# He won't stop eating poop!



## olik (Apr 13, 2008)

clean up rigth away.This is only the way!!!


----------



## Murphysmom (Nov 2, 2009)

Well unfortunately I'm 7 months pregnant and having a rough time getting around, lol. DH works a lot, so he's not home much, which makes for a problem.


----------



## Sweet Girl (Jun 10, 2010)

UGH! If you find the solution - please share!! :yuck:

Mine has been eating poop for 10 years! She doesn't eat her own - so none of the "solutions" I've read about work for me. She eats other dogs' which their lazy-ass owners have left in parks and on the street. The most vile thing everrrrr. And every so often, it makes her sick.


----------



## Penny & Maggie's Mom (Oct 4, 2007)

Yep, we have to scoop as it happens or Mags is right behind "cleaning up". ICK


----------



## BajaOklahoma (Sep 27, 2009)

I'm desparate enough to think about a muzzle he goes out. Not only does he eat poop, but he eats grass and shrubs. We've been taking him out on his leash, but he is quick. <sigh>


----------



## walexk (Nov 13, 2009)

Gable has the same problem. He will go for a period without eating his own then all of a sudden will whip around so face and gobble it up. We have tried everything so he is always on a leash and we are ready to walk him away and then go back and clean it up. If anyone comes up with a solution I will be more than happy to try it. He is good in every other way.


----------



## lynn1970 (Feb 6, 2011)

Just throwing this out there, don't know if it works or not. I was watching It's me or the Dog the other night and Victoria Stilwell said that feeding a dog pineapple would make the feces taste bad. So maybe feeding a little pineapple to Molly might work??


----------



## fudgedog (Feb 13, 2011)

Our last golden lived to be 13 but never gave up loving any poop. It was just her instincts.


----------



## goldensrbest (Dec 20, 2007)

I have tried with our lab, for 8 years, many ,different things, even tried hot sauce on fresh poop, no , she ate it hot sauce and all, i hate this problem, bab when they throw it up, in your house, just awfull.


----------



## luvgolds (May 20, 2009)

Buddy was following Harley around and eating his right after it came out! EWWW! Not his own though. I just bought some natural 'treats' at petco to try. 
Healthy Select Coprophagia Soft Chews Dog Stool Eating Deterrent

Each of them gets 2 a day, one in the AM one in the PM. They seemed to work for Buddy right away. I watched him, and on day 2 of giving the chews he sniffed and walked away. I haven't seen him do it since, and I've been able to account for the fact he hasn't done it, as I clean up either once or twice a day 

It's working so far for us, so it seems to be worth a try. I've been giving them about a week, and I think I'm going to stop soon as it seems to be working. They don't give a recommendation for how long to use the chews, but I'm thinking now that he hasn't been interested in it, it may be ok to stop.


----------



## Maxs Mom (Mar 22, 2008)

Mine won't stop either.... Nothing has worked for me. Sorry.

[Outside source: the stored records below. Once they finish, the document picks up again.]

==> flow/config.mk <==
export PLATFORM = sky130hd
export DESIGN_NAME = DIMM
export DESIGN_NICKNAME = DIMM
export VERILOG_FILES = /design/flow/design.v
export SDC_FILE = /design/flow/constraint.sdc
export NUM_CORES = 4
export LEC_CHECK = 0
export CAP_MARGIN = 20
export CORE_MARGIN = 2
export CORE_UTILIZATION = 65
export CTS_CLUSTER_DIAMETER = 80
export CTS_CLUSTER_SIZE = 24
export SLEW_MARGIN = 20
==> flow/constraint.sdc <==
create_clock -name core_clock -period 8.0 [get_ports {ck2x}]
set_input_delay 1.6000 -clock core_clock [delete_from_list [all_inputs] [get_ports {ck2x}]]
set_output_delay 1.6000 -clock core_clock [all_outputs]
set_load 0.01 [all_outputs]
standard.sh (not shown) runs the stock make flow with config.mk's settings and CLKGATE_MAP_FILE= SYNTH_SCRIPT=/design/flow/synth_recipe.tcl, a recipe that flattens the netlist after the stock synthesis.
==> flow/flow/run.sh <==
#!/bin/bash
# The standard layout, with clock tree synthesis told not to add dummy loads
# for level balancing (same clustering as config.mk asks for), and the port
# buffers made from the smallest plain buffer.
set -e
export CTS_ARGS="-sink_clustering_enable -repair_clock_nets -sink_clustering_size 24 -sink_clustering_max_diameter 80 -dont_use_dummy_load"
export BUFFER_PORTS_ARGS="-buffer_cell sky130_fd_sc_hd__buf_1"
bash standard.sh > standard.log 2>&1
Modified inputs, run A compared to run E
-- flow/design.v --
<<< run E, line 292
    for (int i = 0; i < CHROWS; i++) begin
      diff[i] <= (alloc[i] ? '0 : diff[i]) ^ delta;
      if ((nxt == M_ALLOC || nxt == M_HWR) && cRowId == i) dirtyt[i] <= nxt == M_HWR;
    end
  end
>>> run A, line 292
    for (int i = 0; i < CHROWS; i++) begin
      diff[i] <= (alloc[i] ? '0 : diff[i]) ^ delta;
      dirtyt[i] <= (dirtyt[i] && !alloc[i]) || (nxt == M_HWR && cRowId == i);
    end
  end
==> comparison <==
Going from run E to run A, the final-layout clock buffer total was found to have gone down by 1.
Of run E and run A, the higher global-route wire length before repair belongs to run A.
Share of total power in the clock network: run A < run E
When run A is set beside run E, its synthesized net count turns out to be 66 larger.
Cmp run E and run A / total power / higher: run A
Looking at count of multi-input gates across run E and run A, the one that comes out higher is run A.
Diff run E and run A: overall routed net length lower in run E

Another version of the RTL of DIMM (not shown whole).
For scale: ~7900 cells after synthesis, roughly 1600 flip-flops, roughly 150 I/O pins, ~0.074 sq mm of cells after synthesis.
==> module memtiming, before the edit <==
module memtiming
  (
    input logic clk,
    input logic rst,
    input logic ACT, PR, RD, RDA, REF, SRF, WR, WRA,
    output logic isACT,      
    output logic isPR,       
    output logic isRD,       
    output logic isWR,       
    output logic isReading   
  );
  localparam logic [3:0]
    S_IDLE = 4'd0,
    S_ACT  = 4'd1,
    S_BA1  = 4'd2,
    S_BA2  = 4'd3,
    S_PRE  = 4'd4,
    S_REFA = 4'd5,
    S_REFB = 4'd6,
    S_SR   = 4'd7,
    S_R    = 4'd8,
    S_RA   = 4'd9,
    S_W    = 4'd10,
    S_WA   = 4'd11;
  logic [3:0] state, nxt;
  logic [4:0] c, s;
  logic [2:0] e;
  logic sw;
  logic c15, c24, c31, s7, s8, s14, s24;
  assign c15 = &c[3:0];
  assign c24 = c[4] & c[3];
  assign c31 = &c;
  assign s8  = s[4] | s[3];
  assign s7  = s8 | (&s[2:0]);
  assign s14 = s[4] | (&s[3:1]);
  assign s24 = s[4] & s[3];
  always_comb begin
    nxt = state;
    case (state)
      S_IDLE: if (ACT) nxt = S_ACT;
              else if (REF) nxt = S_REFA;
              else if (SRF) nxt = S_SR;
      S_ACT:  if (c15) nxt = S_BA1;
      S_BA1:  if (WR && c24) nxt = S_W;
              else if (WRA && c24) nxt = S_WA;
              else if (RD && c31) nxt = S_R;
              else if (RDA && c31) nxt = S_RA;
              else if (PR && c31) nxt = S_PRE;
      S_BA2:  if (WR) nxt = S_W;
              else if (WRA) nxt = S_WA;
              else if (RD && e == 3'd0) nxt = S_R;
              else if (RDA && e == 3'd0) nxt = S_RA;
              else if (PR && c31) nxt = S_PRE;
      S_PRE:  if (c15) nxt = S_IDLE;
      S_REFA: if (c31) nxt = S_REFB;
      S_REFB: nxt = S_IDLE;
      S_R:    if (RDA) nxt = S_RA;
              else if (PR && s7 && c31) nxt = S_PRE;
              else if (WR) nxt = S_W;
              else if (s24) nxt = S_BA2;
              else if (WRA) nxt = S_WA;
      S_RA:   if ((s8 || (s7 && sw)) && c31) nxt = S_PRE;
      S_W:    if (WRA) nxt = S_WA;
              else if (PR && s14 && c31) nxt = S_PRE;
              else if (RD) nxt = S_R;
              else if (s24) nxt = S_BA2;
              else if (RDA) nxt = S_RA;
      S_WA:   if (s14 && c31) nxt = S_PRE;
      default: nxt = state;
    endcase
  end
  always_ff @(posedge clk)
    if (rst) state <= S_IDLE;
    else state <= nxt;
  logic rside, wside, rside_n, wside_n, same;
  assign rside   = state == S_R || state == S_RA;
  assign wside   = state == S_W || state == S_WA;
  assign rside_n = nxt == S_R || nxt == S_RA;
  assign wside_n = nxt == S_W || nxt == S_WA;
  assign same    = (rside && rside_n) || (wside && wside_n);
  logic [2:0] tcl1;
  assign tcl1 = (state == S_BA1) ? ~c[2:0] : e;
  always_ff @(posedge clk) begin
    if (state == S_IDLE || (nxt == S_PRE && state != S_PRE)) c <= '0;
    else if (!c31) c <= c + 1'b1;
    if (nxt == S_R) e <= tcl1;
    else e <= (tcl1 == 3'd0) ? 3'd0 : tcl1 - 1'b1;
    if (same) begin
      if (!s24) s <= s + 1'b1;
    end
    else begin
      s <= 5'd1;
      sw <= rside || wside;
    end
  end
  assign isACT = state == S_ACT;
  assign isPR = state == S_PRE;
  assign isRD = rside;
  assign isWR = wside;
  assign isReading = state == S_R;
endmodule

However there is a product (expensive) called "For Bid" that worked, as long as my dogs were on it (all of them) the minute we took them off, the poop eating continued. I have not found ANYTHING to stop it. Sorry. I tried papaya juice, to be honest I didn't try it long enough. I do want to try that again. I don't know if it worked or not. I guess just keep picking up the poops.


----------



## iansgran (May 29, 2010)

I have heard that if you feed them pineapple that works.


----------



## luvgolds (May 20, 2009)

Maxs Mom said:


> Mine won't stop either.... Nothing has worked for me. Sorry.
> 
> However there is a product (expensive) called "For Bid" that worked, as long as my dogs were on it (all of them) the minute we took them off, the poop eating continued. I have not found ANYTHING to stop it. Sorry. I tried papaya juice, to be honest I didn't try it long enough. I do want to try that again. I don't know if it worked or not. I guess just keep picking up the poops.


Yep, tried For Bid too, with the exact same results. I'm curious if when I stop the chews Buddy goes back to the same old habit. I'll post if he does!


----------



## Laurie (Sep 20, 2009)

When my guys were younger, they were doing that as well. We would clean up all poo but leave one pile and put pepper on it....it made them sneeze for a bit but cured them. No more poop eating!!!


----------



## Murphysmom (Nov 2, 2009)

So in other words, I just don't have much hope, lol. But I will try some of the deterrent treats since I haven't done those yet. I even put chili powder on Molly's poop and then they were both licking it up!


----------



## GeorgiaOnMyMind (May 4, 2010)

I can second the pineapple suggestion.


----------



## tippykayak (Oct 27, 2008)

I don't know about stopping a dog, aside from managing and training him to "leave it."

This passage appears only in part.